Law of total probability#

If \(\Omega = A_1 \bigsqcup A_2 \bigsqcup \ldots \bigsqcup A_n\) then

(72)#\[ \mathbb P(B) = \sum\limits_{k=1}^n \mathbb P(B\vert A_k) \mathbb P(A_k).\]

This law of total probability also holds after conditioning on some event \(C\):

\[ \mathbb P(B \vert C) = \sum\limits_{k=1}^n \mathbb P(B\vert A_k, C) \mathbb P(A_k\vert C). \]

Bayes’ rule#

From the equality

\[ \mathbb P(A\vert B) \mathbb P(B) = \mathbb P(A \cap B) = \mathbb P(B\vert A) \mathbb P(A) \]

one can deduce Bayes’ theorem:

\[ \mathbb P(A\vert B) = \frac{\mathbb P(B\vert A) \mathbb P(A)}{\mathbb P(B)} \]
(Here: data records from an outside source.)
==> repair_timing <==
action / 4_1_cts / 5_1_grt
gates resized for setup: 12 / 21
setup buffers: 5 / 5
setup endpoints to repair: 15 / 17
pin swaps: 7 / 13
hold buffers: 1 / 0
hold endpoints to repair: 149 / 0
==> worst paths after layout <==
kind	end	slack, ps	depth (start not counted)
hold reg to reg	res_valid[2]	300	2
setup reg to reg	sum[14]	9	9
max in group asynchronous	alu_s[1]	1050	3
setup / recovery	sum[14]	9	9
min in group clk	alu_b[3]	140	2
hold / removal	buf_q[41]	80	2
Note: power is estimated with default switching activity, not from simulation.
--- src/rtl/buffer_reader_pkg.sv ---
// Shared types and helpers for the row-buffer read engine.
// ADDR_W must be wide enough to address every row of the attached buffer.
package buffer_reader_pkg;

  localparam int ADDR_W = 4;

  typedef enum logic [1:0] {
    BR_IDLE  = 2'd0,
    BR_READ  = 2'd1,
    BR_DRAIN = 2'd2
  } br_state_e;

  // Row address increment that wraps back to row 0 after the last row.
  function automatic logic [ADDR_W-1:0] wrap_inc(input logic [ADDR_W-1:0] addr,
                                                 input logic [ADDR_W-1:0] last_row);
    if (addr == last_row) begin
      return {ADDR_W{1'b0}};
    end else begin
      return addr + ADDR_W'(1);
    end
  endfunction

endpackage

--- src/rtl/buffer_reader.sv ---
// Walks a run of consecutive buffer rows and streams them out over valid/ready.
// A single output register plus the load enable sustains one beat per cycle.
module buffer_reader
  import buffer_reader_pkg::*;
#(
  parameter int WIDTH = 384,
  parameter int DEPTH = 16,
  parameter int LEN_W = 5
) (
  input  logic              i_clk,
  input  logic              i_rst_n,
  input  logic              i_start,
  input  logic [ADDR_W-1:0] i_base_addr,
  input  logic [LEN_W-1:0]  i_len,
  input  logic              i_abort,
  output logic              o_busy,
  output logic              o_done,
  output logic [ADDR_W-1:0] o_addr_rd,
  input  logic [WIDTH-1:0]  i_data_rd,
  output logic              o_valid,
  output logic [WIDTH-1:0]  o_data,
  output logic              o_last,
  input  logic              i_ready
);

  localparam logic [ADDR_W-1:0] LAST_ROW = ADDR_W'(DEPTH - 1);
  localparam logic [LEN_W-1:0]  ONE_ROW  = LEN_W'(1);

  br_state_e          state_r;
  br_state_e          state_s;
  logic [ADDR_W-1:0]  addr_r;
  logic [LEN_W-1:0]   rem_r;
  logic               ld_s;
  logic               xfer_s;
  logic               run_start_s;
  logic               empty_start_s;
  logic               last_xfer_s;
  logic               abort_s;

  assign o_addr_rd = addr_r;

  // State register.
  always_ff @(posedge i_clk or negedge i_rst_n) begin
    if (!i_rst_n) begin
      state_r <= BR_IDLE;
    end else begin
      state_r <= state_s;
    end
  end

  // Next state and per-cycle strobes; abort outranks load and transfer.
  always_comb begin
    state_s       = state_r;
    ld_s          = 1'b0;
    xfer_s        = o_valid && i_ready;
    run_start_s   = 1'b0;
    empty_start_s = 1'b0;
    last_xfer_s   = 1'b0;
    abort_s       = 1'b0;
    case (state_r)
      BR_IDLE: begin
        if (i_start && (i_len != {LEN_W{1'b0}})) begin
          run_start_s = 1'b1;
          state_s     = BR_READ;
        end else if (i_start) begin
          empty_start_s = 1'b1;
        end else begin
          state_s = BR_IDLE;
        end
      end
      BR_READ: begin
        if (i_abort) begin
          abort_s = 1'b1;
          state_s = BR_IDLE;
        end else begin
          ld_s = !o_valid || i_ready;
          if (ld_s && (rem_r == ONE_ROW)) begin
            state_s = BR_DRAIN;
          end else begin
            state_s = BR_READ;
          end
        end
      end
      BR_DRAIN: begin
        if (i_abort) begin
          abort_s = 1'b1;
          state_s = BR_IDLE;
        end else if (xfer_s && o_last) begin
          last_xfer_s = 1'b1;
          state_s     = BR_IDLE;
        end else begin
          state_s = BR_DRAIN;
        end
      end
      default: begin
        state_s = BR_IDLE;
      end
    endcase
  end

  // Address/count bookkeeping and the output beat register.
  always_ff @(posedge i_clk or negedge i_rst_n) begin
    if (!i_rst_n) begin
      addr_r  <= {ADDR_W{1'b0}};
      rem_r   <= {LEN_W{1'b0}};
      o_busy  <= 1'b0;
      o_done  <= 1'b0;
      o_valid <= 1'b0;
      o_last  <= 1'b0;
      o_data  <= {WIDTH{1'b0}};
    end else begin
      o_busy <= (state_s != BR_IDLE);
      o_done <= empty_start_s || last_xfer_s;
      if (abort_s) begin
        o_valid <= 1'b0;
        o_last  <= 1'b0;
        rem_r   <= {LEN_W{1'b0}};
      end else if (run_start_s) begin
        addr_r <= i_base_addr;
        rem_r  <= i_len;
      end else if (ld_s) begin
        o_data  <= i_data_rd;
        o_valid <= 1'b1;
        o_last  <= (rem_r == ONE_ROW);
        addr_r  <= wrap_inc(addr_r, LAST_ROW);
        rem_r   <= rem_r - ONE_ROW;
      end else if (xfer_s) begin
        o_valid <= 1'b0;
        o_last  <= 1'b0;
      end else begin
        o_valid <= o_valid;
      end
    end
  end

endmodule
--- config.mk ---
export PLATFORM = sky130hd
export DESIGN_NAME = buffer_reader
export DESIGN_NICKNAME = d
export VERILOG_FILES = /design/src/rtl/buffer_reader_pkg.sv /design/src/rtl/buffer_reader.sv
export SDC_FILE = /design/constraint.sdc
export NUM_CORES = 1
export LEC_CHECK = 0
export BUFFER_PORTS_ARGS = -buffer_cell sky130_fd_sc_hd__buf_2
export CORE_AREA = 2 2 309 311
export CTS_CLUSTER_DIAMETER = 60
export CTS_CLUSTER_SIZE = 25
export DETAILED_ROUTE_END_ITERATION = 12
export DIE_AREA = 0 0 311 313
export PLACE_DENSITY = 0.4
export REMOVE_ABC_BUFFERS = 1
export SYNTH_ARGS = -nofsm -noshare
export SYNTH_HDL_FRONTEND = slang
export SYNTH_SLANG_ARGS = --single-unit
--- constraint.sdc ---
create_clock -name i_clk -period 2.5 [get_ports i_clk]
set_input_delay 0.5 -clock i_clk [delete_from_list [all_inputs] [get_ports i_clk]]
set_output_delay 0.5 -clock i_clk [all_outputs]
set_load 0.05 [all_outputs]
==> metrics.yaml <==
status: "finished clean"
hp-class: "in -> reg"
multiInputGateArea_mm2: 0.00489
vias: 10934
max_cap_violations: 0
die_x_um: 311
worstSetupPathType: "reg -> reg"
synthCells: 916
cts_tree: "yes"
core_mm2: 0.0942
drt-total-wl_mm: 50.2
die_h_um: 313
setup_viol: 0
period_minus_slack_ps: 2300
hpwl_mm: 40.0
min_period_over_period_pct: 92.0
drt_iter0_drc: 359
gp_congestion: 0.855
initial_core_util_pct: 16.4
synth_async_sr_flop_share_pct: 100
hold_viol: 0
area_growth_pct: 46.3
cp_max_fo: 19
required_ps: 2960
grt_max_degree: 66
clkSinkCount: 399
cp-end-kind: "flip-flop"
fmax_mhz: 435
ys_seq_area_share_pct: 64.7
rsz0062_at_grt: "no"
synth_edf_count: 0
clk_pin_slew_ps: 80
pre_cts_ws_ps: 0.0577
fin_area_mm2: 0.0226
fill_cells: 10099
yosys_register_bits: 399
numCtsBuffers: 44
avgRoutedWirePerCell_um: 16.4
io_buffers: 789
grt_pass1_wl_mm: 75.8
drive_gt1_share_pct: 53.9
grt-ovfl-total: 0
fp-row-count: 113
seqCellArea_mm2: 0.00998
htreeDepth: 2
yosys_warnings: 0
report.final.slew_viol_count: 0
synth_ff_type: "dfrtp_1"
dpl_cell_area_mm2: 0.0210
slew_headroom_pct: 57.2
first_global_vias: 12168
die-area_mm2: 0.0973
syn_area_mm2: 0.0154
firstDrtPassIters: 4
clock_latency_ps: 580
pin_count: 790
ys_types: 42
start_kind: "flip-flop"
worst_pin_slew_ps: 642
antenna_found_initial: 8
grtUsageTotal_pct: 10.0
clock_skew_ps: 11.7
postSynthAreaPerCell_um2: 16.8
final_nets: 2161
cp.arrival_ps: 2760
final.setup.worst_slack_ps: 201
vias_per_cell: 3.57
cts-root-buf: "clkbuf_16"
cts_buffer_depth: 3
drc: 0
antenna_left: 0
==> cells in the mapped netlist (2+ instances only) <==
cell	count	area (um^2)
nand4_1	2	12.5
dfrtp_1	399	9980
xor2_1	2	17.5
clkbuf_1	4	15.0
a31o_2	3	26.3
buf_6	37	417
a31oi_1	3	18.8
nand2_1	10	37.5
mux2_2	38	428
mux2_1	349	3930
buf_4	3	22.5
and2_1	4	25.0
a21oi_1	6	30.0
buf_12	3	60.1
nand2b_1	2	12.5
ha_1	7	87.6
nand3_1	9	45.0
a311oi_1	2	17.5
inv_1	7	26.3
or4_1	2	15.0
o221a_2	2	22.5
o21ai_0	2	10.0
==> final timing paths <==
path | from | endpoint | slack (ps) | cells past startpoint
hold reg to reg | o_data[353] | o_data[353] | 480 | 1
max in group asynchronous | i_rst_n | o_data[212] | 1240 | 3
min in group asynchronous | i_rst_n | o_data[208] | 510 | 2
hold / removal | i_data_rd[63] | o_data[63] | 130 | 2
setup reg to reg | state_r[1] | o_data[318] | 200 | 8
setup / recovery | state_r[1] | o_data[318] | 200 | 8
==> worst max-delay path, stage by stage, from the launching register on <==
cell	delay (ps)
dfrtp_1	400
inv_1	100
ha_1	150
nor2b_1	160
and2_1	310
and2_4	240
buf_12	170
buf_4	260
mux2_2	360
==> routing by layer <==
layer / track usage (%) / up-vias / wire length, um
met2: 18.9 / 420 / 27500
li1: - / 4951 / -
met4: 4.05 / 4 / 1590
met5: 0 / - / 25
met3: 3.21 / 86 / 3560
met1: 10.2 / 5473 / 17500
==> stage by stage <==
stage          std cells  util [%]  setup TNS (ps)  hold slack (ps)
2_1_floorplan        868         -        -3407540              204
3_3_place_gp        2974      22.3               0              462
3_5_place_dp        2974      22.3               0              469
4_1_cts             3054      23.9               0             52.1
5_1_grt             3060      24.0               0             73.0
6_report            3060      24.0               0              126
==> state kept, by name, indices dropped and copies added, names as in the netlist <==
name,count
o_addr_rd,4
rem_r,5
o_valid,1
o_last,1
state_r,2
o_busy,1
o_data,384
o_done,1
==> what timing repair did <==
item,CTS,global route
resized for setup,0,0
hold buffers,1,0
hold endpoints to repair,50,0
setup buffers,0,0
==> layout make-up <==
type                       count  share of cell area, %
antenna                        6                 0.0665
clock buffer                  52                   5.24
clock inverter                27                   1.52
inverter                       7                  0.116
multi-input combinational    462                   21.7
sequential                   399                   44.3
tap                         1265                   7.01
timing repair buffer         842                   20.1
==> layout by cell type, fill, tap and decap left out, types with 6 or more instances in the layout <==
master     count
buf_2        788
clkbuf_16     45
nand2_1       10
mux2_2        38
nand3_1        9
buf_12        14
a21oi_1        6
dfrtp_1      399
clkinv_8       7
mux2_1       349
inv_1          7
ha_1           7
diode_2        6
buf_4         38
==> kinds of logic after synthesis <==
| group | synth area share, % |
|---|---|
| compound gates | 1.35 |
| xor+xnor | 0.114 |
| fa+ha+maj | 0.568 |
| buf+inv | 3.54 |
| flops | 64.7 |
| mux | 28.3 |
| simple gates | 1.37 |
Power is not shown: default switching activity piles up to over one toggle a cycle in this logic, so the estimate is an artifact.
Bayes’ theorem often combined with law of total probability (72):

\[ \mathbb P(A_k\vert B) = \frac{\mathbb P(B\vert A_k) \mathbb P(A_k)}{\sum\limits_{k=1}^n \mathbb P(B\vert A_k) \mathbb P(A_k)}. \]

Random vectors#

A random vector \(\boldsymbol \xi = (\xi_1, \ldots, \xi_n) \in \mathbb R^n\) is just a vector of random variables. It can be either discrete or countinuos depending on the types of \(\xi_k\). Pmf of a discrete random vector is a tensor

\[ p_{i_1i_2\ldots i_n} = \mathbb P(\xi_1 = i_1, \xi_2 = i_2, \ldots, \xi_n = i_n). \]

with properties

\[ p_{i_1i_2\ldots i_n} \geqslant 0,\quad \sum\limits_{i_1,\ldots, i_n}p_{i_1i_2\ldots i_n} = 1. \]

Pdf \(p_{\boldsymbol \xi}(x_1, \ldots, x_n)\) of a continuous vector is often called joint density of the random vector \(\boldsymbol \xi\):

\[ \mathbb P(\boldsymbol \xi \in A) = \int\limits_A p(x_1, \ldots, x_n)\,dx_1\ldots dx_n. \]

Joint density is a nonnegative function which integrates to \(1\).

Expectation of a random vector is calculated elementwise:

\[ \mathbb E \boldsymbol\xi = (\mathbb E\xi_1, \ldots, \mathbb E\xi_n). \]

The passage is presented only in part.